19. La grande diversité des stades de développement économique et agricole influence également la gamme des instruments politiques utilisables. Ainsi, les pays à revenu supérieur ont-ils en général une base fiscale plus développée, ce qui leur évite de recourir à des mesures à la frontière (droits d’importation et d’exportation) pour se procurer des recettes. Ces pays disposent de davantage de ressources pour mettre en oeuvre des mesures de soutien financées par le contribuable. Ces politiques sont en général plus coûteuses que les mesures à la frontière. Il en va de même de la capacité à mettre en place des mesures du type filet de sécurité pour certains sous-secteurs et groupes de population pendant la période de transition vers un commerce plus libéral. Les pays les moins avancés n’ont pas toujours les ressources fiscales nécessaires pour mettre en oeuvre de telles politiques et devront donc s’appuyer davantage sur des mesures à la frontière.

20. Il s’ensuit que les instruments et les options de politique agricole utilisables et appropriés ne sont pas les mêmes pour tous les pays, compte tenu de leurs stades différents de développement. Le défi consiste à décider, compte tenu des circonstances, des mesures, notamment du degré de protection à la frontière, nécessaires pour atteindre différents groupes d’objectifs à différents stades de développement. Leur identification se fait en fonction de l’expérience concrète et des leçons apprises ailleurs. À cet égard, les recommandations sur lesquelles débouchent les études sur la libéralisation du commerce par rapport au développement agricole, à la pauvreté et à la sécurité alimentaire soulignent souvent les trois aspects ci-après, que chaque pays a sans doute intérêt à prendre en compte lorsqu’il opte pour une politique en matière de commerce des produits agricoles en général et de libéralisation de ses échanges en particulier:

• degré souhaitable de soutien à l’agriculture, notamment protection à la frontière à différents stades de développement afin de parvenir aux objectifs que s’est fixé le pays;
• calendrier et degré appropriés de libéralisation du commerce lorsque cela est justifié; et
• programmation appropriée des réformes commerciales et d’autres réformes visant le secteur agricole intérieur tout au long du processus de développement.

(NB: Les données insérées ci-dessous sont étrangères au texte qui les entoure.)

==> src/ot_defs.svh <==
// Command codes, field positions, reset values and timing for the over-temperature fault controller
`ifndef OT_DEFS_SVH
`define OT_DEFS_SVH

// ==================================================
// Command codes
`define OT_CMD_CLEAR     8'h03
`define OT_CMD_THRESHOLD 8'h4f
`define OT_CMD_ACTION    8'h50

// ==================================================
// Action register fields
`define OT_RESP_HI       7
`define OT_RESP_LO       6
`define OT_RETRY_HI      5
`define OT_RETRY_LO      3
`define OT_DELAY_HI      2
`define OT_DELAY_LO      0

`define OT_RESP_IGNORE   2'h0
`define OT_RESP_RIDE     2'h1
`define OT_RESP_DISABLE  2'h2
`define OT_RESP_RESUME   2'h3
`define OT_RETRY_NONE    3'h0
`define OT_RETRY_CONT    3'h7

// ==================================================
// Reset values
`define OT_THRESHOLD_RST 16'h0064
`define OT_ACTION_RST    8'hc0

// ==================================================
// Timing
`define OT_CLK_PERIOD_NS 8.0
`define OT_DELAY_UNIT_MS 10.0
`define OT_RETRY_UNIT_MS 8.2
`define OT_NS_PER_MS     1000000.0

`endif

==> src/ot_pkg.sv <==
// Types shared by the over-temperature fault controller
`default_nettype none
package ot_pkg;

    // ==================================================
    // Link side
    typedef enum logic [2:0] {
        L_IDLE  = 3'b000,
        L_RX    = 3'b001,
        L_ACK   = 3'b010,
        L_TX    = 3'b011,
        L_TXACK = 3'b100
    } link_state_t;

    typedef struct packed {
        link_state_t st;
        logic [7:0]  sh;
        logic [3:0]  bitn;
        logic [2:0]  idx;
        logic        rd;
        logic [7:0]  cmd;
        logic [7:0]  d0;
        logic [7:0]  d1;
        logic        sda_oe;
        logic        sda_lvl;
    } link_t;

    // ==================================================
    // Fault side
    typedef enum logic [2:0] {
        F_RUN   = 3'b000,
        F_DELAY = 3'b001,
        F_SPACE = 3'b010,
        F_LATCH = 3'b011,
        F_HOLD  = 3'b100
    } fault_state_t;

    typedef struct packed {
        fault_state_t st;
        logic [2:0]   tries;
        logic [23:0]  timer;
        logic         en;
        logic         status;
        logic         alert_n;
    } fault_t;

endpackage
`default_nettype wire

==> src/overtemp_fault_response_ctrl.sv <==
// Over-temperature fault response controller with its PMBus register slave
`timescale 1ns/10ps
`default_nettype none
`include "ot_defs.svh"

module overtemp_fault_response_ctrl #(
    parameter logic [6:0] BUS_ADDR       = 7'h40,
    parameter int         DELAY_UNIT_CYC = int'(`OT_DELAY_UNIT_MS * `OT_NS_PER_MS / `OT_CLK_PERIOD_NS),
    parameter int         RETRY_UNIT_CYC = int'(`OT_RETRY_UNIT_MS * `OT_NS_PER_MS / `OT_CLK_PERIOD_NS)
) (
    input  wire logic        mclk,
    input  wire logic        reset,
    input  wire logic        scl_in,
    input  wire logic        sda_in,
    input  wire logic        output_on_cmd,
    input  wire logic [15:0] temperature,
    output logic             sda_out,
    output logic             sda_oe,
    output logic             output_enable_req,
    output logic             alert_line_n,
    output logic             fault_status
);

    // ==================================================
    // Pin synchronisers
    logic scl_s1, scl_s2, scl_q;
    logic sda_s1, sda_s2, sda_q;
    logic on_s1, on_s2;

    always_ff @(posedge mclk or posedge reset) begin
        if (reset) begin
            scl_s1 <= 1'b1;
            scl_s2 <= 1'b1;
            scl_q  <= 1'b1;
            sda_s1 <= 1'b1;
            sda_s2 <= 1'b1;
            sda_q  <= 1'b1;
            on_s1  <= 1'b0;
            on_s2  <= 1'b0;
        end else begin
            scl_s1 <= scl_in;
            scl_s2 <= scl_s1;
            scl_q  <= scl_s2;
            sda_s1 <= sda_in;
            sda_s2 <= sda_s1;
            sda_q  <= sda_s2;
            on_s1  <= output_on_cmd;
            on_s2  <= on_s1;
        end
    end

    logic scl_rise, scl_fall, bus_start, bus_stop;
    assign scl_rise  = scl_s2 & ~scl_q;
    assign scl_fall  = ~scl_s2 & scl_q;
    assign bus_start = scl_s2 & scl_q & sda_q & ~sda_s2;
    assign bus_stop  = scl_s2 & scl_q & ~sda_q & sda_s2;

    // ==================================================
    // Registers and link
    ot_pkg::link_t link, next_link;
    logic [15:0]   threshold, next_threshold;
    logic [7:0]    action, next_action;
    logic          wr_thr, wr_act, clr;
    logic [15:0]   tx_word;

    // Unmapped commands read back as all ones
    always_comb begin
        if (link.cmd == `OT_CMD_THRESHOLD)
            tx_word = threshold;
        else if (link.cmd == `OT_CMD_ACTION)
            tx_word = {8'h00, action};
        else
            tx_word = 16'hffff;
    end

    always_comb begin
        next_link = link;
        wr_thr    = 1'b0;
        wr_act    = 1'b0;
        clr       = 1'b0;
        if (bus_start) begin
            next_link.st     = ot_pkg::L_RX;
            next_link.bitn   = 4'h0;
            next_link.idx    = 3'h0;
            next_link.rd     = 1'b0;
            next_link.sda_oe = 1'b0;
        end else if (bus_stop) begin
            // Writes commit only on a clean stop, so a torn frame changes nothing
            if (!link.rd && link.st != ot_pkg::L_IDLE) begin
                clr    = (link.idx == 3'h2) && (link.cmd == `OT_CMD_CLEAR);
                wr_act = (link.idx == 3'h3) && (link.cmd == `OT_CMD_ACTION);
                wr_thr = (link.idx == 3'h4) && (link.cmd == `OT_CMD_THRESHOLD);
            end
            next_link.st     = ot_pkg::L_IDLE;
            next_link.sda_oe = 1'b0;
        end else begin
            case (link.st)
                ot_pkg::L_RX: begin
                    if (scl_rise) begin
                        next_link.sh   = {link.sh[6:0], sda_s2};
                        next_link.bitn = 4'(link.bitn + 4'h1);
                    end else if (scl_fall && link.bitn == 4'h8) begin
                        next_link.bitn = 4'h0;
                        next_link.idx  = 3'(link.idx + 3'h1);
                        next_link.st   = ot_pkg::L_ACK;
                        next_link.sda_oe = 1'b1;
                        case (link.idx)
                            3'h0: begin
                                next_link.rd = link.sh[0];
                                if (link.sh[7:1] != BUS_ADDR) begin
                                    next_link.st     = ot_pkg::L_IDLE;
                                    next_link.sda_oe = 1'b0;
                                end
                            end
                            3'h1: next_link.cmd = link.sh;
                            3'h2: next_link.d0 = link.sh;
                            3'h3: next_link.d1 = link.sh;
                            default: begin
                                next_link.st     = ot_pkg::L_IDLE;
                                next_link.sda_oe = 1'b0;
                            end
                        endcase
                    end
                end
                ot_pkg::L_ACK: begin
                    if (scl_fall) begin
                        next_link.bitn = 4'h0;
                        if (link.rd) begin
                            next_link.sh     = (link.idx == 3'h1) ? tx_word[7:0] : tx_word[15:8];
                            next_link.sda_oe = (link.idx == 3'h1) ? ~tx_word[7] : ~tx_word[15];
                            next_link.idx    = 3'(link.idx + 3'h1);
                            next_link.st     = ot_pkg::L_TX;
                        end else begin
                            next_link.sda_oe = 1'b0;
                            next_link.st     = ot_pkg::L_RX;
                        end
                    end
                end
                ot_pkg::L_TX: begin
                    if (scl_fall) begin
                        next_link.bitn = 4'(link.bitn + 4'h1);
                        if (link.bitn == 4'h7) begin
                            next_link.sda_oe = 1'b0;
                            next_link.st     = ot_pkg::L_TXACK;
                        end else begin
                            next_link.sh     = {link.sh[6:0], 1'b0};
                            next_link.sda_oe = ~link.sh[6];
                        end
                    end
                end
                ot_pkg::L_TXACK: begin
                    if (scl_rise)
                        next_link.st = sda_s2 ? ot_pkg::L_IDLE : ot_pkg::L_ACK;
                end
                default: next_link.st = ot_pkg::L_IDLE;
            endcase
        end
        next_threshold = wr_thr ? {link.d1, link.d0} : threshold;
        next_action    = wr_act ? link.d0 : action;
    end

    always_ff @(posedge mclk or posedge reset) begin
        if (reset) begin
            link      <= '0;
            threshold <= `OT_THRESHOLD_RST;
            action    <= `OT_ACTION_RST;
        end else begin
            link      <= next_link;
            threshold <= next_threshold;
            action    <= next_action;
        end
    end

    assign sda_oe  = link.sda_oe;
    assign sda_out = link.sda_lvl;

    // ==================================================
    // Fault detection
    function automatic logic signed [47:0] lin_val(input logic [15:0] v);
        logic signed [47:0] m;
        logic signed [5:0]  e;
        m = 48'(signed'(v[10:0]));
        e = 6'(signed'(v[15:11]));
        lin_val = m <<< (e + 6'sd16);
    endfunction

    logic fault;
    assign fault = lin_val(temperature) >= lin_val(threshold);

    logic [1:0]  resp;
    logic [2:0]  retr, dly;
    logic [23:0] delay_load, retry_load;
    assign resp       = action[`OT_RESP_HI:`OT_RESP_LO];
    assign retr       = action[`OT_RETRY_HI:`OT_RETRY_LO];
    assign dly        = action[`OT_DELAY_HI:`OT_DELAY_LO];
    assign delay_load = 24'(DELAY_UNIT_CYC) * {21'h000000, dly};
    assign retry_load = 24'(RETRY_UNIT_CYC) * {21'h000000, dly};

    // ==================================================
    // Fault response sequencer
    ot_pkg::fault_t f, next_f;

    always_comb begin
        next_f = f;
        case (f.st)
            ot_pkg::F_RUN: begin
                if (fault) begin
                    case (resp)
                        `OT_RESP_RIDE: begin
                            next_f.st    = ot_pkg::F_DELAY;
                            next_f.timer = delay_load;
                        end
                        `OT_RESP_DISABLE: begin
                            next_f.tries = 3'h0;
                            next_f.timer = retry_load;
                            next_f.st = (retr == `OT_RETRY_NONE) ? ot_pkg::F_LATCH : ot_pkg::F_SPACE;
                        end
                        `OT_RESP_RESUME: next_f.st = ot_pkg::F_HOLD;
                        default: next_f.st = ot_pkg::F_RUN;
                    endcase
                end
            end
            ot_pkg::F_DELAY: begin
                if (f.timer != 24'h000000)
                    next_f.timer = 24'(f.timer - 24'h000001);
                else if (!fault)
                    next_f.st = ot_pkg::F_RUN;
                else begin
                    next_f.tries = 3'h0;
                    next_f.timer = retry_load;
                    next_f.st = (retr == `OT_RETRY_NONE) ? ot_pkg::F_LATCH : ot_pkg::F_SPACE;
                end
            end
            ot_pkg::F_SPACE: begin
                // Commanding the output off abandons the retry sequence
                if (!on_s2)
                    next_f.st = ot_pkg::F_RUN;
                else if (f.timer != 24'h000000)
                    next_f.timer = 24'(f.timer - 24'h000001);
                else if (!fault)
                    next_f.st = ot_pkg::F_RUN;
                else if (retr != `OT_RETRY_CONT && 3'(f.tries + 3'h1) == retr)
                    next_f.st = ot_pkg::F_LATCH;
                else begin
                    // Reload at the attempt itself so spacing is start to start
                    next_f.timer = retry_load;
                    if (retr != `OT_RETRY_CONT)
                        next_f.tries = 3'(f.tries + 3'h1);
                end
            end
            ot_pkg::F_HOLD: begin
                if (!fault)
                    next_f.st = ot_pkg::F_RUN;
            end
            ot_pkg::F_LATCH: begin
                if (clr)
                    next_f.st = ot_pkg::F_RUN;
            end
            default: next_f.st = ot_pkg::F_RUN;
        endcase
        next_f.en = on_s2 && (next_f.st == ot_pkg::F_RUN || next_f.st == ot_pkg::F_DELAY);
        // A fault in the clearing cycle keeps the bit set
        next_f.status  = fault | (f.status & ~clr);
        next_f.alert_n = ~next_f.status;
    end

    always_ff @(posedge mclk or posedge reset) begin
        if (reset) begin
            f         <= '0;
            f.alert_n <= 1'b1;
        end else begin
            f <= next_f;
        end
    end

    assign output_enable_req = f.en;
    assign alert_line_n      = f.alert_n;
    assign fault_status      = f.status;
endmodule

`default_nettype wire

21. Ces questions pourront servir de toile de fond à un échange de vues et à la confrontation d’expériences à l’occasion de cette table ronde. À cet égard, on prendra note également des principes de base suivants:

• faisabilité financière;
• attention aux défavorisés;
• renforcement de la compétitivité du secteur afin qu’il puisse tirer profit d’un régime commercial plus libéral.